Task prompt
Take every line from the listing below that contains "under".

·····

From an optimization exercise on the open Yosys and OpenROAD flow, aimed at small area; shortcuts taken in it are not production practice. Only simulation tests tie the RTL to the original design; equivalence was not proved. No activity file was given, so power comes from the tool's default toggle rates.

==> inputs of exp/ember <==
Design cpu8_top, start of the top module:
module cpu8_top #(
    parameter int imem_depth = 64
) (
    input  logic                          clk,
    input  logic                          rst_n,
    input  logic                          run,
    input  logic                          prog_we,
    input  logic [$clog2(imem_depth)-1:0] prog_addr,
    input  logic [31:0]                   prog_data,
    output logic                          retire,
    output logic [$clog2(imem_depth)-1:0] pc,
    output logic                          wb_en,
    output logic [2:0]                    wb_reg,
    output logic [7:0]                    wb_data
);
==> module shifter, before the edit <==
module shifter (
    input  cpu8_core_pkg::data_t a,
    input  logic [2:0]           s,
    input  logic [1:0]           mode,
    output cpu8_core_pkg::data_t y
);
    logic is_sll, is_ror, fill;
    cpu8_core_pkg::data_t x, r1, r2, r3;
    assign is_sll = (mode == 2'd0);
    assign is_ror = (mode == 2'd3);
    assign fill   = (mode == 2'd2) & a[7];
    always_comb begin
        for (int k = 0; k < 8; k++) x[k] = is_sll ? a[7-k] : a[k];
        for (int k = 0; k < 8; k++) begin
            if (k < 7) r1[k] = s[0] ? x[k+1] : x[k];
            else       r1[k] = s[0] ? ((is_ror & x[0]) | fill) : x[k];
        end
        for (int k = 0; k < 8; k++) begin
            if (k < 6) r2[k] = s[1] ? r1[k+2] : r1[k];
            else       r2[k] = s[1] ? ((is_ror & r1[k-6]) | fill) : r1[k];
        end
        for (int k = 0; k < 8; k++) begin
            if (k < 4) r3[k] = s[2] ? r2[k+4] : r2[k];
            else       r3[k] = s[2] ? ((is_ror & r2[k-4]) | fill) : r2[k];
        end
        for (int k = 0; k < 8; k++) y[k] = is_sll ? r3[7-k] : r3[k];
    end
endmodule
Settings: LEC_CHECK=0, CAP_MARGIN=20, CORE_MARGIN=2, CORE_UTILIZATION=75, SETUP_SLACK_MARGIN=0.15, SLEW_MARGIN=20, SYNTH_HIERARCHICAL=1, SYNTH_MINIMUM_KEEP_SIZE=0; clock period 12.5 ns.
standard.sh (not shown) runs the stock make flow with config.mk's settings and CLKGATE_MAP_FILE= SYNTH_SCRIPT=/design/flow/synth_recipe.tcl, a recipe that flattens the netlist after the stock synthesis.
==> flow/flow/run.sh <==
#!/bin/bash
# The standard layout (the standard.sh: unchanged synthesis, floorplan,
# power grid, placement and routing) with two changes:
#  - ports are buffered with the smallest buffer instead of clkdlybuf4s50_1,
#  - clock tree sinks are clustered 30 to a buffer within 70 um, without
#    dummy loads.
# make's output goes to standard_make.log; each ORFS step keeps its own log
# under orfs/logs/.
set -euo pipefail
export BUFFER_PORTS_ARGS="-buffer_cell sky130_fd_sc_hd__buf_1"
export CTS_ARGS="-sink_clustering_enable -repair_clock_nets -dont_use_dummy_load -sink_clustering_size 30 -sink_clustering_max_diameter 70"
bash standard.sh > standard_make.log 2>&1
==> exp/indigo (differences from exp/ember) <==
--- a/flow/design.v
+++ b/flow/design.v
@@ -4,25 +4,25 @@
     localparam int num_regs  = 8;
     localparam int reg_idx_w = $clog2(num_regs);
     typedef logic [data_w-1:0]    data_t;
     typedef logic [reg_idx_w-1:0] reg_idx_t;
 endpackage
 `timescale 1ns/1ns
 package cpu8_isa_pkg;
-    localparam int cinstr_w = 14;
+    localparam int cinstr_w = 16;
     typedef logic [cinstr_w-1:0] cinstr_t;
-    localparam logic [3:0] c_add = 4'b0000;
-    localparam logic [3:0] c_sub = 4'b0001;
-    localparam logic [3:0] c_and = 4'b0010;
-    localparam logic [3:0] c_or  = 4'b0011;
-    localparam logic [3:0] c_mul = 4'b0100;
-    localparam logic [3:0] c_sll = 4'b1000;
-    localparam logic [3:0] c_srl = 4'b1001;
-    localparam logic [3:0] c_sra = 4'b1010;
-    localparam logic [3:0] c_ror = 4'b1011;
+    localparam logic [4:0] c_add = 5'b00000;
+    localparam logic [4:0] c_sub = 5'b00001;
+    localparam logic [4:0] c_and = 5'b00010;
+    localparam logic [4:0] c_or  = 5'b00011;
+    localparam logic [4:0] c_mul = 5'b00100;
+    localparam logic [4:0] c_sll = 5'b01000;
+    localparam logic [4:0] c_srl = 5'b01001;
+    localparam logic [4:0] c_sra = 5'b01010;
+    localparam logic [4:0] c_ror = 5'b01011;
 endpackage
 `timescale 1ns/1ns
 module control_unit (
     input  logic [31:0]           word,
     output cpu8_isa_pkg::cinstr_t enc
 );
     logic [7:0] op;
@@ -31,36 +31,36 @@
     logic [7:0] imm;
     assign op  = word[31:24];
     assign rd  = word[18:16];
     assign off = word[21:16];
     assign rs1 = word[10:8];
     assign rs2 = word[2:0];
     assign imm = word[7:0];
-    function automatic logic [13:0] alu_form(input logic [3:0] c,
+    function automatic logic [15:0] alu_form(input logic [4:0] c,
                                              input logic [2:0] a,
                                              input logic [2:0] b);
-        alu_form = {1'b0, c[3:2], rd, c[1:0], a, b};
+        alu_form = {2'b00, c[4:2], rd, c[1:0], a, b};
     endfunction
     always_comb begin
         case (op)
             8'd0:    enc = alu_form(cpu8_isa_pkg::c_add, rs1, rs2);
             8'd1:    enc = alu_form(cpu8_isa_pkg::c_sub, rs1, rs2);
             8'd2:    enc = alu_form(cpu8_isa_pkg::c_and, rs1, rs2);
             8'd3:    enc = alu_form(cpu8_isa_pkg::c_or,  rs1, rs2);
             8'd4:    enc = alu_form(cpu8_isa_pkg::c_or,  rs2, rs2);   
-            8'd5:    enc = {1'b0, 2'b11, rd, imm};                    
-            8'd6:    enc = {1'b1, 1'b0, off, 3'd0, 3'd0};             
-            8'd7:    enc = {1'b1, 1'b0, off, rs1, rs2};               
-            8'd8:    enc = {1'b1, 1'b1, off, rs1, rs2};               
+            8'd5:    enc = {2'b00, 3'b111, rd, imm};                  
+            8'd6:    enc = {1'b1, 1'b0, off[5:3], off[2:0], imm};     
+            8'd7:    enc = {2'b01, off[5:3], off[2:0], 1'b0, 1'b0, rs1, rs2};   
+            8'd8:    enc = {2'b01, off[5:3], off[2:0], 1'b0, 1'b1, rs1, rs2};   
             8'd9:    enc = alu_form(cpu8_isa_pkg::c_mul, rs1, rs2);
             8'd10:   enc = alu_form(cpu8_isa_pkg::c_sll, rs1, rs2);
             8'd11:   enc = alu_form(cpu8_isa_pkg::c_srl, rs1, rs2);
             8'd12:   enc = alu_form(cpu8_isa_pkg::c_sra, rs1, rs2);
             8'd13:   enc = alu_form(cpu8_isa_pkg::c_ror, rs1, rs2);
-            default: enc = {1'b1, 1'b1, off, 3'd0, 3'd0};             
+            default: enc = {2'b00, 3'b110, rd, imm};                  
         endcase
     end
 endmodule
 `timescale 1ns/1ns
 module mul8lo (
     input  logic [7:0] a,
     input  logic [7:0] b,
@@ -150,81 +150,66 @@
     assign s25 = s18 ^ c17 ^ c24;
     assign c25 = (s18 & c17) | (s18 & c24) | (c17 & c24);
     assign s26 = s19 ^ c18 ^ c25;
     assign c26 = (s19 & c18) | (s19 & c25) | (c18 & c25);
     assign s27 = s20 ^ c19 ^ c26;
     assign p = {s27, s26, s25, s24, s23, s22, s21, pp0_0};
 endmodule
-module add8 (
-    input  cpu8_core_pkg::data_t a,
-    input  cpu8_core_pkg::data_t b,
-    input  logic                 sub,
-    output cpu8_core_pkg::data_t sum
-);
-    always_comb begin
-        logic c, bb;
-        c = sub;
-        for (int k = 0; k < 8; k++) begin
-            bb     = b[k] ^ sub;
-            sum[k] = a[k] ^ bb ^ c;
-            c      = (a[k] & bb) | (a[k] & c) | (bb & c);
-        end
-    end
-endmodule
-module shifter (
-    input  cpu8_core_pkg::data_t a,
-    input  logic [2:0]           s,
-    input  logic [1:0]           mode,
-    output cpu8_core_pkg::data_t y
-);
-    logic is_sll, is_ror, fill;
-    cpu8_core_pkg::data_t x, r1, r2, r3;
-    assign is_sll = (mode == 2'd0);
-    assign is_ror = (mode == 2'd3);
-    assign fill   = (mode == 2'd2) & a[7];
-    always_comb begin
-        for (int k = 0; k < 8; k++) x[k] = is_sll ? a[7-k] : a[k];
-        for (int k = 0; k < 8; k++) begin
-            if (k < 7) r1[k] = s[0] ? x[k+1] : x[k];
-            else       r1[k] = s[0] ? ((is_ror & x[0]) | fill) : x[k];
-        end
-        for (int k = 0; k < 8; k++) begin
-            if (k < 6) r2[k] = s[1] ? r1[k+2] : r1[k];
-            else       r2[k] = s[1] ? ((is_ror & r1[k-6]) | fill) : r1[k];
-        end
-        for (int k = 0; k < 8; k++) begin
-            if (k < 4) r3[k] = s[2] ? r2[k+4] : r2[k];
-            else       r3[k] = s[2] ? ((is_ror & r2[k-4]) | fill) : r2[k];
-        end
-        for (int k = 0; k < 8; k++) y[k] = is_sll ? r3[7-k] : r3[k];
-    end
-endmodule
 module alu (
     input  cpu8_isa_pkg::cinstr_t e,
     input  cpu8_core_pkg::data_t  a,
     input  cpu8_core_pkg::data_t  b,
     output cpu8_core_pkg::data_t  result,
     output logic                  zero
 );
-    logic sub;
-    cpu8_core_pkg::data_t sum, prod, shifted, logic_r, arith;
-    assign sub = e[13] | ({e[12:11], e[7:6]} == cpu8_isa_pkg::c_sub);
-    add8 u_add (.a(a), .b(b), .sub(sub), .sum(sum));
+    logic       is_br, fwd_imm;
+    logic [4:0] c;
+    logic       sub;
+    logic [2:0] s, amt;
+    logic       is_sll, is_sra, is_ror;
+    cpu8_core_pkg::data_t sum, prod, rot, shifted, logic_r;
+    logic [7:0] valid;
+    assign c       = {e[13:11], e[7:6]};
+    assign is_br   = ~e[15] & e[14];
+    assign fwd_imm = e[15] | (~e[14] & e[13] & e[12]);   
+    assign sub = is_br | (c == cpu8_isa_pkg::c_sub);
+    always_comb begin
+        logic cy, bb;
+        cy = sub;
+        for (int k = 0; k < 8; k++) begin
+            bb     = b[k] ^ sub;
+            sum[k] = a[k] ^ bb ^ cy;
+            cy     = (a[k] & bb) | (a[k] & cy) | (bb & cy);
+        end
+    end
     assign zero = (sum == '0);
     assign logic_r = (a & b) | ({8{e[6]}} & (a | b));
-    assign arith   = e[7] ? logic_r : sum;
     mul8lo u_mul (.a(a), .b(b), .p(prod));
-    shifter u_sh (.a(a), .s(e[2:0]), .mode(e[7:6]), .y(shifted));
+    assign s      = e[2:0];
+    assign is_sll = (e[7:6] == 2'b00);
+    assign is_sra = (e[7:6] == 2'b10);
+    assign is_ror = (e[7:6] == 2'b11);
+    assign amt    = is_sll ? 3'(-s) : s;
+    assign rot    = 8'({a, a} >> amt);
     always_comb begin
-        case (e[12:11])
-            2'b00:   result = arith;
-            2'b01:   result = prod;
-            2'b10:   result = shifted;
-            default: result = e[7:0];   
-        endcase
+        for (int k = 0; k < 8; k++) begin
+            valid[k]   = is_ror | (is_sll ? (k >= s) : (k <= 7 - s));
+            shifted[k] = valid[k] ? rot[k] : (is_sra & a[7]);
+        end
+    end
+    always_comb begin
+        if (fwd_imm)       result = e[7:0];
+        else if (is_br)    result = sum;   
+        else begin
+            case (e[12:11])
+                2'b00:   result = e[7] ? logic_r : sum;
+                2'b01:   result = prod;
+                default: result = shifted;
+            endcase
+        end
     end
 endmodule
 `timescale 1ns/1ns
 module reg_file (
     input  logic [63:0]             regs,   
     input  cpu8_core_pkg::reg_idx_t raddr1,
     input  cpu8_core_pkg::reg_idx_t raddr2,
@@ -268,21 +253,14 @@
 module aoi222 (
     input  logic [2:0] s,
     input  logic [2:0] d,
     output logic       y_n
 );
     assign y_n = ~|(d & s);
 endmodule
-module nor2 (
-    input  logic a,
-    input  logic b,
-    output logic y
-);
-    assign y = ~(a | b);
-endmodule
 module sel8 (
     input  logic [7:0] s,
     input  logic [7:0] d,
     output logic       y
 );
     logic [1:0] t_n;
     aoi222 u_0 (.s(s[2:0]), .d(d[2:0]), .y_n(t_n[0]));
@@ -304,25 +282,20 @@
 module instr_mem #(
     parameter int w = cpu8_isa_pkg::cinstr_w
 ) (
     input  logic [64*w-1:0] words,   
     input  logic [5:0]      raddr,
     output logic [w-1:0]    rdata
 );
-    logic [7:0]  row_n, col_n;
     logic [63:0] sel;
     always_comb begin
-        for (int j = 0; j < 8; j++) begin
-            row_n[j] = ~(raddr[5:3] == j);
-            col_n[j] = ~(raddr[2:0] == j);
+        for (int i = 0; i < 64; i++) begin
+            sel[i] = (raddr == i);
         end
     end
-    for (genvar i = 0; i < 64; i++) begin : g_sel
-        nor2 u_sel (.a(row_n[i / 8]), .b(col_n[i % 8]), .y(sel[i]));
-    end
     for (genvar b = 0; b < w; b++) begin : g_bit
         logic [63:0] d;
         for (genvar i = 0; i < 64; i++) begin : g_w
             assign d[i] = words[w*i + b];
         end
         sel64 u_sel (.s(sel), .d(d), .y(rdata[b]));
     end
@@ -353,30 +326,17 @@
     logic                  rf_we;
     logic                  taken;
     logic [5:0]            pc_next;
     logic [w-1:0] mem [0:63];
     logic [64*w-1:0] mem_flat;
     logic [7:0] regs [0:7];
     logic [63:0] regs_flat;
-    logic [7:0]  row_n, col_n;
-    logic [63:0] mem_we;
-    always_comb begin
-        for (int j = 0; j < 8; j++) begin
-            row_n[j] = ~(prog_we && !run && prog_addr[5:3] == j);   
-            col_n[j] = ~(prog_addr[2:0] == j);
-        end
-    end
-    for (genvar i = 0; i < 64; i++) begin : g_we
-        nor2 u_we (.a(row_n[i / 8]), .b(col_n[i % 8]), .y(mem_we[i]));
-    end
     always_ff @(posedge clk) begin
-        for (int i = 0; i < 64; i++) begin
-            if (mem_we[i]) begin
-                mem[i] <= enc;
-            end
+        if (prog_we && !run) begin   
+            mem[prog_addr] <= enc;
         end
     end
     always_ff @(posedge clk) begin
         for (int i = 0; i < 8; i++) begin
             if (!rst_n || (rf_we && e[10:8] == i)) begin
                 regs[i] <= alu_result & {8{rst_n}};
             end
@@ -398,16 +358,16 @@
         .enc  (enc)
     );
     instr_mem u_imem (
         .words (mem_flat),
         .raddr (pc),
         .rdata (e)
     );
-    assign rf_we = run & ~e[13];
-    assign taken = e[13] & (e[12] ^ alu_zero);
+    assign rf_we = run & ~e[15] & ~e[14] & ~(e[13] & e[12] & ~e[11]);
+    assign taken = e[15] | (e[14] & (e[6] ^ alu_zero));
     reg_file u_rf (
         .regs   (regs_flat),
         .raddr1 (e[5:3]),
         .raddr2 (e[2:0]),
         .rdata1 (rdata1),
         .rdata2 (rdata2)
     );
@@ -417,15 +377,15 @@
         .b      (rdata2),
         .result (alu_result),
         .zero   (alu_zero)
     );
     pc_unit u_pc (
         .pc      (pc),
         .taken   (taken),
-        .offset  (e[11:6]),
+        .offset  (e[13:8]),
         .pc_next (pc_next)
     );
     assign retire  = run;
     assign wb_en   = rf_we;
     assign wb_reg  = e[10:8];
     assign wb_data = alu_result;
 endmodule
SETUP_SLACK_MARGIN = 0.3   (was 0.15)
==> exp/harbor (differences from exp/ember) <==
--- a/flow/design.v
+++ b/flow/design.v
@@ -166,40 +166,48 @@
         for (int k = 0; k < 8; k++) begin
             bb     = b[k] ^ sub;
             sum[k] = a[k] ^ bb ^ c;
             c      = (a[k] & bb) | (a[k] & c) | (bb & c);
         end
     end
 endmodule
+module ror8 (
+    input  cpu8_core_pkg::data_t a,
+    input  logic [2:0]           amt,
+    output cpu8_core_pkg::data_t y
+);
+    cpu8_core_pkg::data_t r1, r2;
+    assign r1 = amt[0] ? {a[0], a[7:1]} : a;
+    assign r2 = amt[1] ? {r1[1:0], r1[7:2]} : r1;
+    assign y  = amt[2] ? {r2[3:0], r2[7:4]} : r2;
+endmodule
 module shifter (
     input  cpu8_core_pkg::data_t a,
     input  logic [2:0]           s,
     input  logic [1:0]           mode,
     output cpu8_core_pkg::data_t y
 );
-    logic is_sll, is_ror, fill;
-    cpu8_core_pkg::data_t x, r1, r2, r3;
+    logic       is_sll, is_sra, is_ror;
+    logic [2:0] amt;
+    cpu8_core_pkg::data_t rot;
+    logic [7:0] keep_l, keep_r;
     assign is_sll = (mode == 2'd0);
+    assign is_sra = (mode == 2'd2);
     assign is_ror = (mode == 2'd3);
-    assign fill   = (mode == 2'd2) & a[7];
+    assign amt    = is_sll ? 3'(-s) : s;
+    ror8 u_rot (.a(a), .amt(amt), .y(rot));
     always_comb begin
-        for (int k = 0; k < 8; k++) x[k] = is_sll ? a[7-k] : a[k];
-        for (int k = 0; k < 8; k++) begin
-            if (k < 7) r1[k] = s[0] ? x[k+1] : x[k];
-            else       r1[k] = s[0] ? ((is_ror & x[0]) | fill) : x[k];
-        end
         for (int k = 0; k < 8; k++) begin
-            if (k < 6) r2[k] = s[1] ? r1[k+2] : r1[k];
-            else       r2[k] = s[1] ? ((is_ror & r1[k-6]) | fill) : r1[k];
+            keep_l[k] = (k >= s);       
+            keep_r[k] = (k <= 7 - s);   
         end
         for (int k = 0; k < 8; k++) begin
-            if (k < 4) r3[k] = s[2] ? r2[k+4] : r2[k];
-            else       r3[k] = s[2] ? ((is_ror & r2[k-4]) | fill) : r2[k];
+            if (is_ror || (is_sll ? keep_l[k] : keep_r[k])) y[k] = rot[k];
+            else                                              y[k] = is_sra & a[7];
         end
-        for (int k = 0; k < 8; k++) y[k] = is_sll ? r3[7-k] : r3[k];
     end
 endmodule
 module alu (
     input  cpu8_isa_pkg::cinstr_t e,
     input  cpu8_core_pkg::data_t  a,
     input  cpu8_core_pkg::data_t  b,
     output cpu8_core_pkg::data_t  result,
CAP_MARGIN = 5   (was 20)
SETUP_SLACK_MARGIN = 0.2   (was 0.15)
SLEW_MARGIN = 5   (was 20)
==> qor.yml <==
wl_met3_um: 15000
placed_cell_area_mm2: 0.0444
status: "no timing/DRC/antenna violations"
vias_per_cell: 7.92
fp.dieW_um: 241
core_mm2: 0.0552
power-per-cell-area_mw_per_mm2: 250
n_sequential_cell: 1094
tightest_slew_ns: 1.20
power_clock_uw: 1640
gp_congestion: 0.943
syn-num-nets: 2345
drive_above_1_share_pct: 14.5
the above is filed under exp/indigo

·····

Finished exercise
# under orfs/logs/.
the above is filed under exp/indigo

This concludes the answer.